QA and improvements:
Continue the spell check campaign and look at improving it (before, after,
now)

Add grammar checking (before, after, now).

Add watch files to as many package sources (or diffs) as possible (before,
now, after may be unnecessarily complex).

Add Trove descriptions to packages and source (before, after, now). This
would be nice. Perhaps this may help improve the trove format.

Why are packages removed from the archives? There are many reasons, but
sometimes it's hard to find out. There should be some way of recording
this especially for those who track unstable on an infrequent basis.
Perhaps an entry into the Debian BTS under the package name?

Packages should purge configuration files before purging directories
otherwise empty directories can be left behind. (now)

Scanning package descriptions, documentation and other package related
areas for URL's and seeing if they are active URL's. (before, now)

Check to see if a package depends on a pseudopackage, transitional (also
dummy packages?) or other package that will be removed from the archives.
(before, after, now) Should Debian have a way to mark packages that are
going to be removed from the archives, pseudopackages, transitional and
dummy packages? A common word to describe such packages may help users to
better identify these packages and deal with them (users may want to
remove them, developers must want to depend on other packages).

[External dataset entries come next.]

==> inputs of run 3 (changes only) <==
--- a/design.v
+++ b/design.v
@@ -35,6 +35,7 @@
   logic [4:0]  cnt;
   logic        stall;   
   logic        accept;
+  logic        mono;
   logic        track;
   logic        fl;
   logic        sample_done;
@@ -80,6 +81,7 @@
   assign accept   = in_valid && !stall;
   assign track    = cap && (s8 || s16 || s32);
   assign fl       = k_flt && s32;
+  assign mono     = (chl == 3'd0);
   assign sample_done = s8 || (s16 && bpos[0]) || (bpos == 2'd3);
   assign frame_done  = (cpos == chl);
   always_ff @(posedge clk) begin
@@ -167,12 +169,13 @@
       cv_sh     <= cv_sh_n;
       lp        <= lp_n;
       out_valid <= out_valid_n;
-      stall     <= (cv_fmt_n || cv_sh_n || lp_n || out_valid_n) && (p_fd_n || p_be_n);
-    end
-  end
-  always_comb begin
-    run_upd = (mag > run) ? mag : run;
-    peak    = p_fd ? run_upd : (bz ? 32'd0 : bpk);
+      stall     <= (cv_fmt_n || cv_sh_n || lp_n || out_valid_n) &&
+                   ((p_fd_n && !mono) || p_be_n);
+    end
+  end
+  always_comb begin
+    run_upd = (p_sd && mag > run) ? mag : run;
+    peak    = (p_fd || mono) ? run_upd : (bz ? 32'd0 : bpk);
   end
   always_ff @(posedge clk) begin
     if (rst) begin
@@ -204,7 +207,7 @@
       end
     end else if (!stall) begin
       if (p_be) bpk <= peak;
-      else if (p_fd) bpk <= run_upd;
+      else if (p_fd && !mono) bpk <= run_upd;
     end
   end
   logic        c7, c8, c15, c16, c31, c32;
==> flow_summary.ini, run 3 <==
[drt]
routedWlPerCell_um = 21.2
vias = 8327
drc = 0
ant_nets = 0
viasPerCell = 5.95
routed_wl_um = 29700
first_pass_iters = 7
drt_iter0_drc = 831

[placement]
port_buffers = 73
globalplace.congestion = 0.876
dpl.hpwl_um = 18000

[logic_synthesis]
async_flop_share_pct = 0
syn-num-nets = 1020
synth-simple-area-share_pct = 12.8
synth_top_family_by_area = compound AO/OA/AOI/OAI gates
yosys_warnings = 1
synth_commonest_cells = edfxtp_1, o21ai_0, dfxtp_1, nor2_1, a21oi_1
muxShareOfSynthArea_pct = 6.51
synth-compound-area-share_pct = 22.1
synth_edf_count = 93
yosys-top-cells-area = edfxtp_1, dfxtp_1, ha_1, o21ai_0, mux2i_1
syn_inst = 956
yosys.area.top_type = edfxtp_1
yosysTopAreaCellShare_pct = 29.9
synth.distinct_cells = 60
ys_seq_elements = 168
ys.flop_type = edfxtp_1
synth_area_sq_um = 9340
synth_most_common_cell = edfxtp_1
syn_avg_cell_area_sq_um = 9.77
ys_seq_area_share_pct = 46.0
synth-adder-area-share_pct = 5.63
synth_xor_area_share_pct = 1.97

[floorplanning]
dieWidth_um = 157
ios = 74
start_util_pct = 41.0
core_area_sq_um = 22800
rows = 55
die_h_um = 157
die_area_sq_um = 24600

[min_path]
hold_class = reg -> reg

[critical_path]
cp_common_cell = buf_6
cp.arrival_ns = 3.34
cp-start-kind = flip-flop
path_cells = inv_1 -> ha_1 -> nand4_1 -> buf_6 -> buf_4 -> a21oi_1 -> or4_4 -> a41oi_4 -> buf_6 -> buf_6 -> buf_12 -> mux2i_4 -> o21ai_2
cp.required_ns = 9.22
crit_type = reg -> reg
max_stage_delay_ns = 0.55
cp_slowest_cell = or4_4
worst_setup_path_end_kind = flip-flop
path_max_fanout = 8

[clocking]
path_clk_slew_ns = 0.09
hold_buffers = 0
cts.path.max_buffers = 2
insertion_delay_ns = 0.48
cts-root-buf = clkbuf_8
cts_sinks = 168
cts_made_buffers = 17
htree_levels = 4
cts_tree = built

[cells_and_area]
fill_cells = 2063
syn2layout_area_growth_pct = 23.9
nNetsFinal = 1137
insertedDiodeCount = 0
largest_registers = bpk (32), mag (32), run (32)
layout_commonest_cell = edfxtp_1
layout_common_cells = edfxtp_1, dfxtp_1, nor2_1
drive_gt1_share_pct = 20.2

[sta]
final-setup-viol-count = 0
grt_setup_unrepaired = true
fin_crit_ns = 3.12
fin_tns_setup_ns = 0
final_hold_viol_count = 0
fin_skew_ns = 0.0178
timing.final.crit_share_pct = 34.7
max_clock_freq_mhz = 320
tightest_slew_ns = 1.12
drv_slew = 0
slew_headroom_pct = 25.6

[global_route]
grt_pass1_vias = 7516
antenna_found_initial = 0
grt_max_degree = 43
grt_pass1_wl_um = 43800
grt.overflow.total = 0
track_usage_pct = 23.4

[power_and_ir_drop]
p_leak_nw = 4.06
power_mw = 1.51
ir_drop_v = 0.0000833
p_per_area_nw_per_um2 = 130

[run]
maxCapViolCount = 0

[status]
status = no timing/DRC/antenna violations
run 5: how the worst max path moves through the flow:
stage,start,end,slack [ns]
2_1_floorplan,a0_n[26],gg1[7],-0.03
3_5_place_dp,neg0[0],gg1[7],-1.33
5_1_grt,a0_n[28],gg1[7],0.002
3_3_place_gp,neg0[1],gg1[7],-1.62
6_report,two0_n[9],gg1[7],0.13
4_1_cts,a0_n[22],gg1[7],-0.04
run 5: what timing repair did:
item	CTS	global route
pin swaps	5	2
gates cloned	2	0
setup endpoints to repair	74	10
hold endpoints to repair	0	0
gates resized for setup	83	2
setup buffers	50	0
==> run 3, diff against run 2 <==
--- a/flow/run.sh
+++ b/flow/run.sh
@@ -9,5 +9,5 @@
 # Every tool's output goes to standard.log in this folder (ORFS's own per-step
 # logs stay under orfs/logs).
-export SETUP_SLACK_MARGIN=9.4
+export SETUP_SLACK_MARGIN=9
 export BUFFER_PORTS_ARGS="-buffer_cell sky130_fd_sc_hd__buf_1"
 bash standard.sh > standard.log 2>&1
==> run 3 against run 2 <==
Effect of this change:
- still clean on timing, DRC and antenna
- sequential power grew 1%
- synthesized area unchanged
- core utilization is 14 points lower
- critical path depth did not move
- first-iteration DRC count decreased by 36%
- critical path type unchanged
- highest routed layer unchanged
This is an optimization exercise on Yosys and OpenROAD, whose aim is small area, not a production implementation.
Where RTL was checked, it was by simulation tests only, not by an equivalence proof against the original.
No functional check of the RTL was part of runs 2 to 5.
Power figures rest on the tool's default switching activity, not on a simulated workload.

--- flow/flow/run.sh ---
#!/bin/bash
# Standard layout with smaller port buffers and a clock tree of small
# buffers without dummy loads.
export BUFFER_PORTS_ARGS="-buffer_cell sky130_fd_sc_hd__buf_2"
export CTS_ARGS="-sink_clustering_enable -repair_clock_nets -dont_use_dummy_load -buf_list {sky130_fd_sc_hd__clkbuf_4} -root_buf sky130_fd_sc_hd__clkbuf_4 -sink_clustering_size 10 -sink_clustering_max_diameter 40"
bash standard.sh > standard.log 2>&1
--- flow/standard.sh ---
#!/bin/bash
# synth_recipe.tcl (not shown) runs the flow's synth.tcl, then flattens the netlist and writes it again
# the make line also repeats each setting of config.mk as NAME=value (left out here)
make -C /OpenROAD-flow-scripts/flow DESIGN_CONFIG=/design/flow/config.mk WORK_HOME=/design/flow/orfs CLKGATE_MAP_FILE= SYNTH_SCRIPT=/design/flow/synth_recipe.tcl "${@:-finish}"
--- flow/config.mk ---
export PLATFORM = sky130hd
export DESIGN_NAME = id_regfile_scoreboard
export DESIGN_NICKNAME = id_regfile_scoreboard
export VERILOG_FILES = /design/flow/design.v
export SDC_FILE = /design/flow/constraint.sdc
export NUM_CORES = 4
export LEC_CHECK = 0
export CAP_MARGIN = 15
export CORE_MARGIN = 2
export CORE_UTILIZATION = 55
export SETUP_SLACK_MARGIN = 0.1
export SLEW_MARGIN = 15
export SYNTH_HIERARCHICAL = 1
export SYNTH_MINIMUM_KEEP_SIZE = 0
Background: an optimization exercise with open tools, aiming at small area. Do not read the settings as production practice.
No activity file was given, so power comes from the tool's default toggle rates.

== v44 ==
==> flow/design.v <==
`timescale 1ns/1ps
module gt_add #(parameter int N = 8) (
    input  logic [N-1:0] a,
    input  logic [N-1:0] b,
    input  logic         ci,
    output logic [N-1:0] s
);
    logic [N:0] c;
    assign c[0] = ci;
    for (genvar i = 0; i < N; i++) begin : g_bit
        assign s[i]   = a[i] ^ b[i] ^ c[i];
        assign c[i+1] = (a[i] & b[i]) | (a[i] & c[i]) | (b[i] & c[i]);
    end
endmodule
module gt_seq (
    input  logic clk25M,
    input  logic reset,
    input  logic frame_tick,
    output logic busy,
    output logic b1,
    output logic b2,
    output logic b3
);
    logic [5:0] seq;
    assign busy = (seq != 6'b100010);
    assign b1 = (seq[3:0] == 4'b0000);
    assign b2 = !seq[5] && !seq[4] && !seq[2] && !seq[1];
    assign b3 = !seq[5] && !seq[3] && !seq[2] && !seq[0];
    always_ff @(posedge clk25M) begin
        if (reset)     seq <= 6'b100010;
        else if (busy) seq <= {seq[4:0], seq[5] ^ seq[4] ^ seq[2] ^ seq[1]};
        else           seq <= {4'b1000, !frame_tick, 1'b0};
    end
endmodule
module gt_hq (
    input  logic       b1, b2, dir_r,
    input  logic [3:0] speed,
    input  logic [8:0] lp,
    input  logic [9:0] scan_h,
    output logic [9:0] hq,
    output logic       hc
);
    always_comb begin
        if (b1) begin
            hq = dir_r ? {6'b000000, speed} : {6'b111111, ~speed};
            hc = !dir_r;
        end else if (b2) begin
            hq = ~{lp, 1'b0};
            hc = 1'b0;
        end else begin
            hq = ~scan_h;
            hc = 1'b0;
        end
    end
endmodule
module gt_vq (
    input  logic       b1, b2,
    input  logic [6:0] lm,
    input  logic [9:0] scan_v,
    output logic [6:0] vq,
    output logic       vc
);
    always_comb begin
        if (b1) begin
            vq = 7'd0;
            vc = 1'b1;
        end else if (b2) begin
            vq = ~{1'b0, lm[6:1]};
            vc = 1'b0;
        end else begin
            vq = ~scan_v[9:3];
            vc = 1'b0;
        end
    end
endmodule
module gt_cq (
    input  logic       b2, b3, go_left,
    input  logic [9:0] scan_h,
    output logic [8:0] cq,
    output logic       cc
);
    always_comb begin
        if (b2) begin
            cq = 9'd4;
            cc = 1'b0;
        end else if (b3) begin
            cq = {9{go_left}};
            cc = !go_left;
        end else begin
            cq = ~scan_h[9:1];
            cc = 1'b0;
        end
    end
endmodule
module gt_dec (
    input  logic [9:0]  hs,
    input  logic [6:0]  vs,
    input  logic        ext,
    input  logic [15:0] alive,
    output logic        inv_hit,
    output logic [1:0]  row,
    output logic [1:0]  col
);
    logic [9:0] dh;
    logic [6:0] dv;
    logic       in_col, in_row;
    assign dh = ~hs;
    assign dv = ~vs;
    assign in_col = (dh[9:7] == 3'd0) && !dh[4];
    assign col    = dh[6:5];
    always_comb begin
        in_row = 1'b1;
        case (dv)
            7'd0, 7'd1:   row = 2'd0;
            7'd6, 7'd7:   row = 2'd1;
            7'd12, 7'd13: row = 2'd2;
            7'd18, 7'd19: row = 2'd3;
            7'd127: begin row = 2'd0; in_row = ext; end
            7'd5:   begin row = 2'd1; in_row = ext; end
            7'd11:  begin row = 2'd2; in_row = ext; end
            7'd17:  begin row = 2'd3; in_row = ext; end
            default: begin row = 2'd0; in_row = 1'b0; end
        endcase
    end
    assign inv_hit = in_col && in_row && alive[{row, col}];
endmodule
module gt_wall (
    input  logic [15:0] alive,
    input  logic        dir_r,
    input  logic [9:0]  hs,
    input  logic [5:0]  yq,
    output logic        wall,
    output logic        floor_hit
);
    logic [3:0] col_alive, row_alive;
    logic [1:0] cdir;
    logic       any_alive;
    always_comb begin
        for (int c = 0; c < 4; c++)
            col_alive[c] = alive[c] | alive[4+c] | alive[8+c] | alive[12+c];
        for (int r = 0; r < 4; r++)
            row_alive[r] = |alive[4*r +: 4];
        any_alive = |col_alive;
        if (dir_r)
            cdir = col_alive[3] ? 2'd3 : col_alive[2] ? 2'd2 : col_alive[1] ? 2'd1 : 2'd0;
        else
            cdir = col_alive[0] ? 2'd0 : col_alive[1] ? 2'd1 : col_alive[2] ? 2'd2 : 2'd3;
        if (row_alive[3])      floor_hit = yq[5];
        else if (row_alive[2]) floor_hit = yq[5] && (yq[4:0] >= 5'd6);
        else if (row_alive[1]) floor_hit = yq[5] && (yq[4:0] >= 5'd12);
        else                   floor_hit = yq[5] && (yq[4:0] >= 5'd18);
    end
    assign wall = any_alive && hs[9] && (hs[8:7] == {2{!dir_r}})
               && (hs[6:5] == ~cdir) && hs[4] && (hs[3:0] != 4'd0);
endmodule
module gt_pix (
    input  logic [9:0] scan_h,
    input  logic [9:0] scan_v,
    input  logic [8:0] cs,
    input  logic [7:0] ls,
    input  logic [8:0] lp,
    input  logic       la,
    input  logic       inv_hit,
    input  logic [1:0] row,
    output logic [2:0] cls
);
    wire can_px = (scan_v[9:3] == 7'd55) && (cs[8:3] == 6'b111111);
    wire las_px = la && (scan_h[9:1] == lp) && !scan_h[0] && (ls[7:1] == 7'h7f);
    always_comb begin
        if (las_px)       cls = 3'b111;
        else if (can_px)  cls = 3'b110;
        else if (inv_hit) begin
            case (row)
                2'd0:    cls = 3'b101;
                2'd1:    cls = 3'b011;
                2'd2:    cls = 3'b010;
                default: cls = 3'b100;
            endcase
        end else          cls = 3'b000;
    end
endmodule
module game_top (
    input  logic              clk25M,
    input  logic              reset,
    input  logic              frame_tick,
    input  logic              btn_left,
    input  logic              btn_right,
    input  logic              btn_fire,
    input  logic [3:0]        speed,
    input  logic              scan_en,
    input  logic [9:0]        scan_h,
    input  logic [9:0]        scan_v,
    output logic              busy,
    output logic              pixel_en,
    output logic [11:0]       pixel_color
);
    logic        b1, b2, b3;
    logic [9:0]  fx;
    logic [5:0]  yq;
    logic [15:0] alive;
    logic        dir_r;
    logic [8:0]  cp;
    logic        la;
    logic [8:0]  lp;
    logic [6:0]  lm;
    gt_seq u_seq (.clk25M(clk25M), .reset(reset), .frame_tick(frame_tick),
                  .busy(busy), .b1(b1), .b2(b2), .b3(b3));
    logic [9:0] hq, hs;
    logic       hc;
    logic [6:0] vq, vs;
    logic       vc;
    logic [8:0] cq, cs;
    logic       cc;
    logic [7:0] ls;
    wire go_left  = btn_left && (cp != 9'd0);
    wire go_right = btn_right && (cp < 9'd312);
    gt_hq u_hq (.b1(b1), .b2(b2), .dir_r(dir_r), .speed(speed), .lp(lp), .scan_h(scan_h), .hq(hq), .hc(hc));
    gt_add #(10) u_ha (.a(fx), .b(hq), .ci(hc), .s(hs));
    gt_vq u_vq (.b1(b1), .b2(b2), .lm(lm), .scan_v(scan_v), .vq(vq), .vc(vc));
    gt_add #(7) u_va (.a({1'b0, yq}), .b(vq), .ci(vc), .s(vs));
    gt_cq u_cq (.b2(b2), .b3(b3), .go_left(go_left), .scan_h(scan_h), .cq(cq), .cc(cc));
    gt_add #(9) u_ca (.a(cp), .b(cq), .ci(cc), .s(cs));
    gt_add #(8) u_la (.a({1'b0, lm}), .b(b2 ? 8'hff : ~scan_v[9:2]), .ci(1'b0), .s(ls));
    logic       inv_hit, wall, floor_hit;
    logic [1:0] row, col;
    gt_dec u_dec (.hs(hs), .vs(vs), .ext(b2 && lm[0]), .alive(alive),
                  .inv_hit(inv_hit), .row(row), .col(col));
    gt_wall u_wall (.alive(alive), .dir_r(dir_r), .hs(hs), .yq(yq),
                    .wall(wall), .floor_hit(floor_hit));
    wire hit     = b2 && la && inv_hit;
    wire la_left = la && !hit;
    always_ff @(posedge clk25M) begin
        if (reset) begin
            fx    <= 10'd32;
            yq    <= 6'd4;
            dir_r <= 1'b1;
            cp    <= 9'd156;
            la    <= 1'b0;
        end else begin
            if (b1) begin
                if (wall) begin
                    dir_r <= !dir_r;
                    if (!floor_hit) yq <= vs[5:0];
                end else begin
                    fx <= hs;
                end
            end
            if (b2) la <= la_left ? !ls[7] : btn_fire;
            if (b3 && (go_left || go_right)) cp <= cs;
        end
    end
    always_ff @(posedge clk25M) begin
        for (int i = 0; i < 16; i++)
            alive[i] <= reset || (alive[i] && !(hit && {row, col} == 4'(i)));
    end
    always_ff @(posedge clk25M) begin
        if (b2) begin
            lm <= la_left ? ls[6:0] : 7'd108;
            if (!la_left) lp <= cs;
        end
    end
    localparam logic [2:0] NONE = 3'b001;
    logic [2:0] cls, px_q1, px_q2;
    gt_pix u_pix (.scan_h(scan_h), .scan_v(scan_v), .cs(cs), .ls(ls), .lp(lp), .la(la),
                  .inv_hit(inv_hit), .row(row), .cls(cls));
    always_ff @(posedge clk25M) begin
        px_q1 <= (reset || !scan_en) ? NONE : cls;
        px_q2 <= reset ? NONE : px_q1;
    end
    assign pixel_en = (px_q2 != NONE);
    assign pixel_color = {{4{px_q2[2]}},
                          px_q2[1] | (px_q2[2] & !px_q2[0]),
                          {3{px_q2[1]}},
                          {4{px_q2[0]}}};
endmodule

Check for bash specific pieces of shell scripts where it may cause
problems such as in install scripts. (before, after, now)



Checking for policy violations or better fits:
Section 2.3.4 of the policy manual says:
"Packages are not required to declare any dependencies they have on other
packages which are marked Essential (see below), and should not do so
unless they depend on a particular version of that package.", this should
be checked for (before, after, now).

Check for packages that use old policies (before, after, now) and see if
the policy version can be updated or what needs to be done and file bug
reports against the package.

Check for contrib packages that can be moved to main (before, after, now).

Check for non-free packages that can be moved (before, after, now).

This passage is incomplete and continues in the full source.